● TASK GOAL
Produce word for word the lines of the data below running from the one that has "export DESIGN_NAME = tsa_ctrl" to the one that has "localparam int OUT_SLOT_W = 8;", inclusive, and no others.
::::
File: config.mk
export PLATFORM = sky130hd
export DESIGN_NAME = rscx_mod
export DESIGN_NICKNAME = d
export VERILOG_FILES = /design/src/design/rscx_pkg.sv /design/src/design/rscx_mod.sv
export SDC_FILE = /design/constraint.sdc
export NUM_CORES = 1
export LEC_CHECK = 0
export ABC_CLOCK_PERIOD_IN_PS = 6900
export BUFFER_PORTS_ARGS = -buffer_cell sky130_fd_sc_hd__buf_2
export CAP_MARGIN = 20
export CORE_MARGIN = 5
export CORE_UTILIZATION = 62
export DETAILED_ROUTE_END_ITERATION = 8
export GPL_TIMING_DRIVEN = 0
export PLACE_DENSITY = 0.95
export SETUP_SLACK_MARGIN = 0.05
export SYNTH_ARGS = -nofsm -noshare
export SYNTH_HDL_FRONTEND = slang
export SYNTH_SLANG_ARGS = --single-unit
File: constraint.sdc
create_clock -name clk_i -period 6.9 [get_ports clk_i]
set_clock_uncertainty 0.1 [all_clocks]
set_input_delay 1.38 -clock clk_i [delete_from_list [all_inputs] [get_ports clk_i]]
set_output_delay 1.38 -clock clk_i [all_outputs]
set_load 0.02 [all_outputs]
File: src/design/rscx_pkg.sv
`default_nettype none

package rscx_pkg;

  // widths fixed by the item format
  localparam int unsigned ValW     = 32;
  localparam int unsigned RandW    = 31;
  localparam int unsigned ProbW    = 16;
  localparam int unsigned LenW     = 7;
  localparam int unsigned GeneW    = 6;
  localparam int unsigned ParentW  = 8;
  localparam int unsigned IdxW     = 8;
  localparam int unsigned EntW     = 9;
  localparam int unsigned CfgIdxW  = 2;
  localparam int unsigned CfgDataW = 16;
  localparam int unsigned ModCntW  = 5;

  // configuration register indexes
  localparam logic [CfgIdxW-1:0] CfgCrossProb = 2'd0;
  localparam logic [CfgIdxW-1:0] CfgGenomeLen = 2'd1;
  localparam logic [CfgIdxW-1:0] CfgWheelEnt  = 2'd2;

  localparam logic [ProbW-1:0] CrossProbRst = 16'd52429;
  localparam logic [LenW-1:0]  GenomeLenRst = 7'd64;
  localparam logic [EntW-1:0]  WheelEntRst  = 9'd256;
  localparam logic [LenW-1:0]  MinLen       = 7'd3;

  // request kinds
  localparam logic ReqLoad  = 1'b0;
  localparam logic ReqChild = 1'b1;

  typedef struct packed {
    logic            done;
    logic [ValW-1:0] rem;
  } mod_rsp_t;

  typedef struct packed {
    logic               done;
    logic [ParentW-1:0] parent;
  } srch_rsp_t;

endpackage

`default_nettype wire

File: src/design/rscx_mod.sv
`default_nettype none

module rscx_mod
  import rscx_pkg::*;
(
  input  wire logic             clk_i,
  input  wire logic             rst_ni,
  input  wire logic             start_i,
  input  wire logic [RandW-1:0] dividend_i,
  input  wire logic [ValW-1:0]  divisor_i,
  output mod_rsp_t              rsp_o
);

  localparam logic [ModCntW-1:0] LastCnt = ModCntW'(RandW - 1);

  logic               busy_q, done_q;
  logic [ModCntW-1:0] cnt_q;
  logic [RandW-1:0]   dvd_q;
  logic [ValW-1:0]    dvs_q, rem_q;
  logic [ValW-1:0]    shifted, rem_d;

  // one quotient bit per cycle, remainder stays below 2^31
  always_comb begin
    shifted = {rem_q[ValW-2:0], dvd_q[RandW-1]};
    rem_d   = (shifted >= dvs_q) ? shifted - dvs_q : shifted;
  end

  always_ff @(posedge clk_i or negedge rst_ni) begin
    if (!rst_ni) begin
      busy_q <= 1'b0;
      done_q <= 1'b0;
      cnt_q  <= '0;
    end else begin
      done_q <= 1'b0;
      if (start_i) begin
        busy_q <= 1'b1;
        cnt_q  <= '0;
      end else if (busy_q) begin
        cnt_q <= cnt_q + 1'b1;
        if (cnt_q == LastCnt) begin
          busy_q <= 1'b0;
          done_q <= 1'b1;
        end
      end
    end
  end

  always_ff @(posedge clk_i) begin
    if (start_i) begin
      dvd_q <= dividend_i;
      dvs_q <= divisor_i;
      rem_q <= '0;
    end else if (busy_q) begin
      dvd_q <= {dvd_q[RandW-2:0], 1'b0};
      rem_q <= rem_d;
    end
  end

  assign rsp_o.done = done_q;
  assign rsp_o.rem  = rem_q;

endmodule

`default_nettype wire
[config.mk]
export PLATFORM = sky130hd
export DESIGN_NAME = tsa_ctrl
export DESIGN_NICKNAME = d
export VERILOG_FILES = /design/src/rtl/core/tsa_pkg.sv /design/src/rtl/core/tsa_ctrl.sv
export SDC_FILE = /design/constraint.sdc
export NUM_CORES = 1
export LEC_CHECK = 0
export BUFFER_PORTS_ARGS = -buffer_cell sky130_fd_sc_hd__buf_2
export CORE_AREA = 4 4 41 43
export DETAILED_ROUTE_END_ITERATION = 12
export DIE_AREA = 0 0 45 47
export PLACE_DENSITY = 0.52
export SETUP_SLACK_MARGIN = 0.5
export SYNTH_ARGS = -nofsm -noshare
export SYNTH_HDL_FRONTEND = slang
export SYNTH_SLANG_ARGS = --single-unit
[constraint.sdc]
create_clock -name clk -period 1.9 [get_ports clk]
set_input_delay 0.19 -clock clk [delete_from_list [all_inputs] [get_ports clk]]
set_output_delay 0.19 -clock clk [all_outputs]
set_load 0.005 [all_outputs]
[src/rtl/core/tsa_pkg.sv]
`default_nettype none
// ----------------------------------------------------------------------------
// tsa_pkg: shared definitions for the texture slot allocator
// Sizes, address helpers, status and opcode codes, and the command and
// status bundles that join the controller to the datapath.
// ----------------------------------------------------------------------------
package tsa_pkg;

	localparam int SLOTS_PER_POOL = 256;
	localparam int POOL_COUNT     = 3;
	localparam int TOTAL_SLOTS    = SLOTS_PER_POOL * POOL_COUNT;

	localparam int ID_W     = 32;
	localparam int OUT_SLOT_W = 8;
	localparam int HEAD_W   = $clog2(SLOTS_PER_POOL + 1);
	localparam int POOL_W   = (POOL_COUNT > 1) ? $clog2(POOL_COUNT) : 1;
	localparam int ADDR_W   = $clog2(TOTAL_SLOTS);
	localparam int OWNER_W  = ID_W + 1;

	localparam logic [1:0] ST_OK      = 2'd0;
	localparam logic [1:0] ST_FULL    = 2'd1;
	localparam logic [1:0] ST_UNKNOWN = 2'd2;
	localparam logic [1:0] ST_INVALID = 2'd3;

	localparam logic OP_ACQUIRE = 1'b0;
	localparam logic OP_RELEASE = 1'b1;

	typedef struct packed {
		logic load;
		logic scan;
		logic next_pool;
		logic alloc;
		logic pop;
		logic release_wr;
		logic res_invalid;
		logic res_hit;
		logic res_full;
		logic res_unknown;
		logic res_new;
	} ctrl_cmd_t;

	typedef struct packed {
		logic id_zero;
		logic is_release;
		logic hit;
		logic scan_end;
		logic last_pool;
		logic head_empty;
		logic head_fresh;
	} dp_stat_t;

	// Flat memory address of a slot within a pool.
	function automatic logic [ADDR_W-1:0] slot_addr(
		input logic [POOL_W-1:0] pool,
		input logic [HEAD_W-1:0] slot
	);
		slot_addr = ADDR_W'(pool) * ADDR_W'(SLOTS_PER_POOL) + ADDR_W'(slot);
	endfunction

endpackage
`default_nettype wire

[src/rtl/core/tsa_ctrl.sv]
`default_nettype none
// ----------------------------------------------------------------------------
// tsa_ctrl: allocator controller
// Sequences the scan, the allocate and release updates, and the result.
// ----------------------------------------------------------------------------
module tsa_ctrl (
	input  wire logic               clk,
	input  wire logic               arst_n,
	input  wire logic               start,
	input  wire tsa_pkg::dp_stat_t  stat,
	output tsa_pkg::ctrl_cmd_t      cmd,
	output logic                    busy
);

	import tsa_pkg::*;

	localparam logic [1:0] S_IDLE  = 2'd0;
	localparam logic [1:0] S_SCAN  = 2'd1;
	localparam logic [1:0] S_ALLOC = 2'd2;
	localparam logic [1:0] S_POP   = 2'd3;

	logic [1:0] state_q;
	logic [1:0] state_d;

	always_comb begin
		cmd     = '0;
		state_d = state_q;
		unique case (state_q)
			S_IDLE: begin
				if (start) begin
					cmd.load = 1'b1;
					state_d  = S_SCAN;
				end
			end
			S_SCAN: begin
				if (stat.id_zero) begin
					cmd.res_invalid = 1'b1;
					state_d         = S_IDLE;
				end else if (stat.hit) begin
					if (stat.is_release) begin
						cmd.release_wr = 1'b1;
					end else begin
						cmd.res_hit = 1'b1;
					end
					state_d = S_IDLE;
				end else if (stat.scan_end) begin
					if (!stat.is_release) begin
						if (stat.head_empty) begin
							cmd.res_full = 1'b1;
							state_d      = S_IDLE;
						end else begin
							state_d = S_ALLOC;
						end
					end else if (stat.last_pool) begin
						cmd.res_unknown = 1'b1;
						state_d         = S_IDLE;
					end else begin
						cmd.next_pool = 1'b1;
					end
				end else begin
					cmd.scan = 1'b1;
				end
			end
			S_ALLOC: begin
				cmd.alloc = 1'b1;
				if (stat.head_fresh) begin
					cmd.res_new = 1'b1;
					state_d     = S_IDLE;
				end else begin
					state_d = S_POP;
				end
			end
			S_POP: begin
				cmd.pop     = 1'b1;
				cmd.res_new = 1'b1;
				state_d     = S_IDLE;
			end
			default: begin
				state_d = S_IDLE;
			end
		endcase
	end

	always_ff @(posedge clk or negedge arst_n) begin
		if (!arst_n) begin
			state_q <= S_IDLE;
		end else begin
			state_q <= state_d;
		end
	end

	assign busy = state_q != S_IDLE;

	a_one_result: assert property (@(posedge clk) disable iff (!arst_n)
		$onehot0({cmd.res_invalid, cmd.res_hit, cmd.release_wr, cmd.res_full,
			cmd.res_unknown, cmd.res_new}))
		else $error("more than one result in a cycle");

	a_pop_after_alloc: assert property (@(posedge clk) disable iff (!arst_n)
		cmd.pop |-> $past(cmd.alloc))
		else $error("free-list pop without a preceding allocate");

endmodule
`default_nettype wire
::::
● EXERCISE OUTPUT
export DESIGN_NAME = tsa_ctrl
export DESIGN_NICKNAME = d
export VERILOG_FILES = /design/src/rtl/core/tsa_pkg.sv /design/src/rtl/core/tsa_ctrl.sv
export SDC_FILE = /design/constraint.sdc
export NUM_CORES = 1
export LEC_CHECK = 0
export BUFFER_PORTS_ARGS = -buffer_cell sky130_fd_sc_hd__buf_2
export CORE_AREA = 4 4 41 43
export DETAILED_ROUTE_END_ITERATION = 12
export DIE_AREA = 0 0 45 47
export PLACE_DENSITY = 0.52
export SETUP_SLACK_MARGIN = 0.5
export SYNTH_ARGS = -nofsm -noshare
export SYNTH_HDL_FRONTEND = slang
export SYNTH_SLANG_ARGS = --single-unit
[constraint.sdc]
create_clock -name clk -period 1.9 [get_ports clk]
set_input_delay 0.19 -clock clk [delete_from_list [all_inputs] [get_ports clk]]
set_output_delay 0.19 -clock clk [all_outputs]
set_load 0.005 [all_outputs]
[src/rtl/core/tsa_pkg.sv]
`default_nettype none
// ----------------------------------------------------------------------------
// tsa_pkg: shared definitions for the texture slot allocator
// Sizes, address helpers, status and opcode codes, and the command and
// status bundles that join the controller to the datapath.
// ----------------------------------------------------------------------------
package tsa_pkg;

	localparam int SLOTS_PER_POOL = 256;
	localparam int POOL_COUNT     = 3;
	localparam int TOTAL_SLOTS    = SLOTS_PER_POOL * POOL_COUNT;

	localparam int ID_W     = 32;
	localparam int OUT_SLOT_W = 8;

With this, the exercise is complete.